До публикации «Записки» Юровского в «Огоньке» историки обычно воссоздавали картину цареубийства по описаниям трех косвенных его свидетелей, т е. тех, кто не присутствовал лично, но слышал о расстреле из уст очевидцев уже на следующее утро, и одного непосредственного участника убийства. Все описания практически совпали как между собой, так и с написанной три года спустя «Запиской» Юровского. Так была подтверждена высокая точность показаний косвенных свидетелей,

Первым среди «пересказчиков» оказался один из охранников ДОНа, красноармеец Михаил Иванович Летемин.

Для Дитерихса и Соколова Летемин оказался находкой, ибо шестью годами ранее был осужден за покушение на растление девочки. Вот кого большевики приставляли сторожить Государя!

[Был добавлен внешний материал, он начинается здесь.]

### src/rtl/mem_copy_engine.sv
`default_nettype none
// ============================================================================
//  Module      : mem_copy_engine
//  Description : Byte-serial memory-to-memory copy engine driving a single
//                port memory with a combinational read path. Each byte costs
//                one read cycle (RD) and one write cycle (WR); a copy ends
//                with a one-cycle DONE pulse. Forward order only, addresses
//                wrap modulo 2^ADDR_W, overlapping ranges are not corrected.
//  Optional    : define MEM_COPY_CHECKSUM_EN to add the checksum port, a
//                modulo-2^DATA_W sum of every byte read by the last copy.
//  Ports       : clk, rst        - clock, synchronous active-high reset
//                start           - copy request (only looked at in IDLE)
//                src_addr        - first source address
//                dst_addr        - first destination address
//                length          - byte count, 0 .. 2^ADDR_W
//                busy            - high while reading/writing
//                done            - one-cycle completion pulse
//                mem_addr/din    - memory address and write data
//                mem_read/write  - memory strobes (never both high)
//                mem_dout        - memory read data, valid while mem_read=1
//                checksum        - byte sum (MEM_COPY_CHECKSUM_EN only)
//  Revision    : 1.0 - initial release
// ============================================================================
module mem_copy_engine #(
    parameter int ADDR_W = 12,
    parameter int DATA_W = 8
) (
    input  logic              clk,
    input  logic              rst,
    input  logic              start,
    input  logic [ADDR_W-1:0] src_addr,
    input  logic [ADDR_W-1:0] dst_addr,
    input  logic [ADDR_W:0]   length,
    output logic              busy,
    output logic              done,
    output logic [ADDR_W-1:0] mem_addr,
    output logic [DATA_W-1:0] mem_din,
    output logic              mem_read,
    output logic              mem_write,
`ifdef MEM_COPY_CHECKSUM_EN
    output logic [DATA_W-1:0] checksum,
`endif
    input  logic [DATA_W-1:0] mem_dout
);

    typedef enum logic [1:0] {
        ST_IDLE = 2'd0,
        ST_RD   = 2'd1,
        ST_WR   = 2'd2,
        ST_DONE = 2'd3
    } state_t;

    localparam logic [ADDR_W:0] c_idx_one = {{ADDR_W{1'b0}}, 1'b1};

    state_t            r_state;
    logic [ADDR_W-1:0] r_src;
    logic [ADDR_W-1:0] r_dst;
    logic [ADDR_W:0]   r_len;
    logic [ADDR_W:0]   r_idx;
    logic              r_busy;
    logic              r_done;
    logic              r_read;
    logic              r_write;
    logic [ADDR_W-1:0] r_addr;
    logic [DATA_W-1:0] r_data;
`ifdef MEM_COPY_CHECKSUM_EN
    logic [DATA_W-1:0] r_sum;
`endif

    // Index of the byte following the one being written. It is one bit wider
    // than an address so a full 2^ADDR_W copy terminates correctly.
    logic [ADDR_W:0] w_idx_nxt;
    logic            w_more;

    assign w_idx_nxt = r_idx + c_idx_one;
    assign w_more    = (w_idx_nxt < r_len);

    always_ff @(posedge clk) begin
        if (rst) begin
            r_state <= ST_IDLE;
            r_src   <= '0;
            r_dst   <= '0;
            r_len   <= '0;
            r_idx   <= '0;
            r_busy  <= 1'b0;
            r_done  <= 1'b0;
            r_read  <= 1'b0;
            r_write <= 1'b0;
            r_addr  <= '0;
            r_data  <= '0;
`ifdef MEM_COPY_CHECKSUM_EN
            r_sum   <= '0;
`endif
        end else begin
            case (r_state)
                ST_IDLE: begin
                    if (start) begin
                        r_src <= src_addr;
                        r_dst <= dst_addr;
                        r_len <= length;
                        r_idx <= '0;
`ifdef MEM_COPY_CHECKSUM_EN
                        r_sum <= '0;
`endif
                        if (length != '0) begin
                            // Present the first read already in the first RD cycle.
                            r_state <= ST_RD;
                            r_busy  <= 1'b1;
                            r_read  <= 1'b1;
                            r_addr  <= src_addr;
                        end else begin
                            r_state <= ST_DONE;
                            r_done  <= 1'b1;
                        end
                    end
                end

                ST_RD: begin
                    // Memory read data is combinational: capture it at the
                    // closing edge and turn the port around for the write.
                    r_data  <= mem_dout;
                    r_read  <= 1'b0;
                    r_write <= 1'b1;
                    r_addr  <= r_dst + r_idx[ADDR_W-1:0];
`ifdef MEM_COPY_CHECKSUM_EN
                    r_sum   <= r_sum + mem_dout;
`endif
                    r_state <= ST_WR;
                end

                ST_WR: begin
                    r_write <= 1'b0;
                    r_idx   <= w_idx_nxt;
                    if (w_more) begin
                        r_state <= ST_RD;
                        r_read  <= 1'b1;
                        r_addr  <= r_src + w_idx_nxt[ADDR_W-1:0];
                    end else begin
                        r_state <= ST_DONE;
                        r_busy  <= 1'b0;
                        r_done  <= 1'b1;
                    end
                end

                ST_DONE: begin
                    r_done  <= 1'b0;
                    r_state <= ST_IDLE;
                end

                default: begin
                    r_state <= ST_IDLE;
                end
            endcase
        end
    end

    assign busy      = r_busy;
    assign done      = r_done;
    assign mem_addr  = r_addr;
    assign mem_din   = r_data;
    assign mem_read  = r_read;
    assign mem_write = r_write;
`ifdef MEM_COPY_CHECKSUM_EN
    assign checksum  = r_sum;
`endif

endmodule
`default_nettype wire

Между тем, «уголовник» Летемин вел себя в ДОНе гораздо смирнее заводских ребят-хулиганов. 36-илетний портной соблазнился баснословно высоким жалованьем, которое обещал давать на охране комиссар Мрачковский. Его место было третий пост (во дворе у ворот) и четвертый (у калитки со двора).

«16 июля я дежурил на посту номер три с 4-х до 8-и. Ничего особого в этот раз не заметил.

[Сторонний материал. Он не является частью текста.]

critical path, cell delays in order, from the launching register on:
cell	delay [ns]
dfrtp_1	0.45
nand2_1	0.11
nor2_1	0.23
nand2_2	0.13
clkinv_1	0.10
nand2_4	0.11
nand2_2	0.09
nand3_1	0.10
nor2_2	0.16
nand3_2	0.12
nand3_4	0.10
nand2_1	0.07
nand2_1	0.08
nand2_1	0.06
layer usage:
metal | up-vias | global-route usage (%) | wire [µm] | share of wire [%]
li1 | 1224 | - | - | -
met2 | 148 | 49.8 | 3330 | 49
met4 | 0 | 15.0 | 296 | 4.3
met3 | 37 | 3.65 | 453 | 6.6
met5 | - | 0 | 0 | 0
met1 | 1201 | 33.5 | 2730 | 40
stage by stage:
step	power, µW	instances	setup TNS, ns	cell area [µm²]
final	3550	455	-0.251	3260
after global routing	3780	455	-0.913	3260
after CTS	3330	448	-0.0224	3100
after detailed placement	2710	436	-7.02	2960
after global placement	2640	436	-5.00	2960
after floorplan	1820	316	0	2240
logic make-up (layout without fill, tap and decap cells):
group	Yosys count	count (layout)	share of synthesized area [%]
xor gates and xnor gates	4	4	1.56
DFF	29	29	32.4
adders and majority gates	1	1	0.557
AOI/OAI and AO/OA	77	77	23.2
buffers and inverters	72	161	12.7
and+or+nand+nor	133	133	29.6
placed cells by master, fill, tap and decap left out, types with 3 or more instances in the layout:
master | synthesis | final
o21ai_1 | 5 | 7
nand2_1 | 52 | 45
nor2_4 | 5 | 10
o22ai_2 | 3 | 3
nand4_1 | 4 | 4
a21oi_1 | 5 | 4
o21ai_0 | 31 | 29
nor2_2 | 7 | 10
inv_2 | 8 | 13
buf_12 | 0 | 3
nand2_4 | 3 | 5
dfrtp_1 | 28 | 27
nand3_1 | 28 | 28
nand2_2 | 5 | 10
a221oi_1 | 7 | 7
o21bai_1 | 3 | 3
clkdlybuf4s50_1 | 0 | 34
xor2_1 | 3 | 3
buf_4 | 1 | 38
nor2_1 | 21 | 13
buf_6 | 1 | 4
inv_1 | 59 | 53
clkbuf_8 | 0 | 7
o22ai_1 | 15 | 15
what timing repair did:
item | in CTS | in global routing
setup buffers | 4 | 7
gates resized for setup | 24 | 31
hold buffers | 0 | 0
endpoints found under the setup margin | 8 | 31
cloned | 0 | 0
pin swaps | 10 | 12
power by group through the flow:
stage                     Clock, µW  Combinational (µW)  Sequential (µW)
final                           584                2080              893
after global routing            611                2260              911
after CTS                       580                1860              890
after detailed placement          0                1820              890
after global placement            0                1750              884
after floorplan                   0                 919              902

17 июля пошел на дежурство к 8-и утра. Предварительно зашел в казарму и здесь увидел мальчика, состоявшего в услужении царской семье. Появление мальчика меня очень удивило, я спросил: «Почто он здесь?» На это один из товарищей, Андрей Стрекотин, к которому я обратился с вопросом, только махнул рукой и, отведя меня в сторону, сообщил, что минувшей ночью убиты Царь, Царица, вся их семья, доктор, повар, лакей, состоявшая при царице женщина… По словам Стрекотина, он в ту ночь находился на пулеметном посту в большой комнате нижнего этажа и видел, как в его смену (а он должен был дежурить с 12 до 4 утра) сверху повели Царя… и всех доставили в ту комнату, которая сообщается с кладовой… Стрекотин мне только объяснил, что на его глазах комендант Юровский вычитал бумагу и сказал: «Жизнь ваша покончена». Царь не расслышал и переспросил Юровского, а царица и одна из дочерей перекрестились. В это время Юровский выстрелил и убил Царя на месте, а затем стали стрелять латыши и разводящий Павел Медведев… Припоминаю, что в разговоре заметил Стрекотину: «Пуль ведь много должно остаться в комнате», и Стрекотин ответил: «Почто много? Вон служившая у царицы женщина закрывалась от выстрелов подушкой, поди, в подушке много пуль застряло». Тот же Стрекотин сказал мне, что после Царя был убит черноватенький слуга (Август Трупп. – М. X.)… Других подробностей расстрела я не знаю.»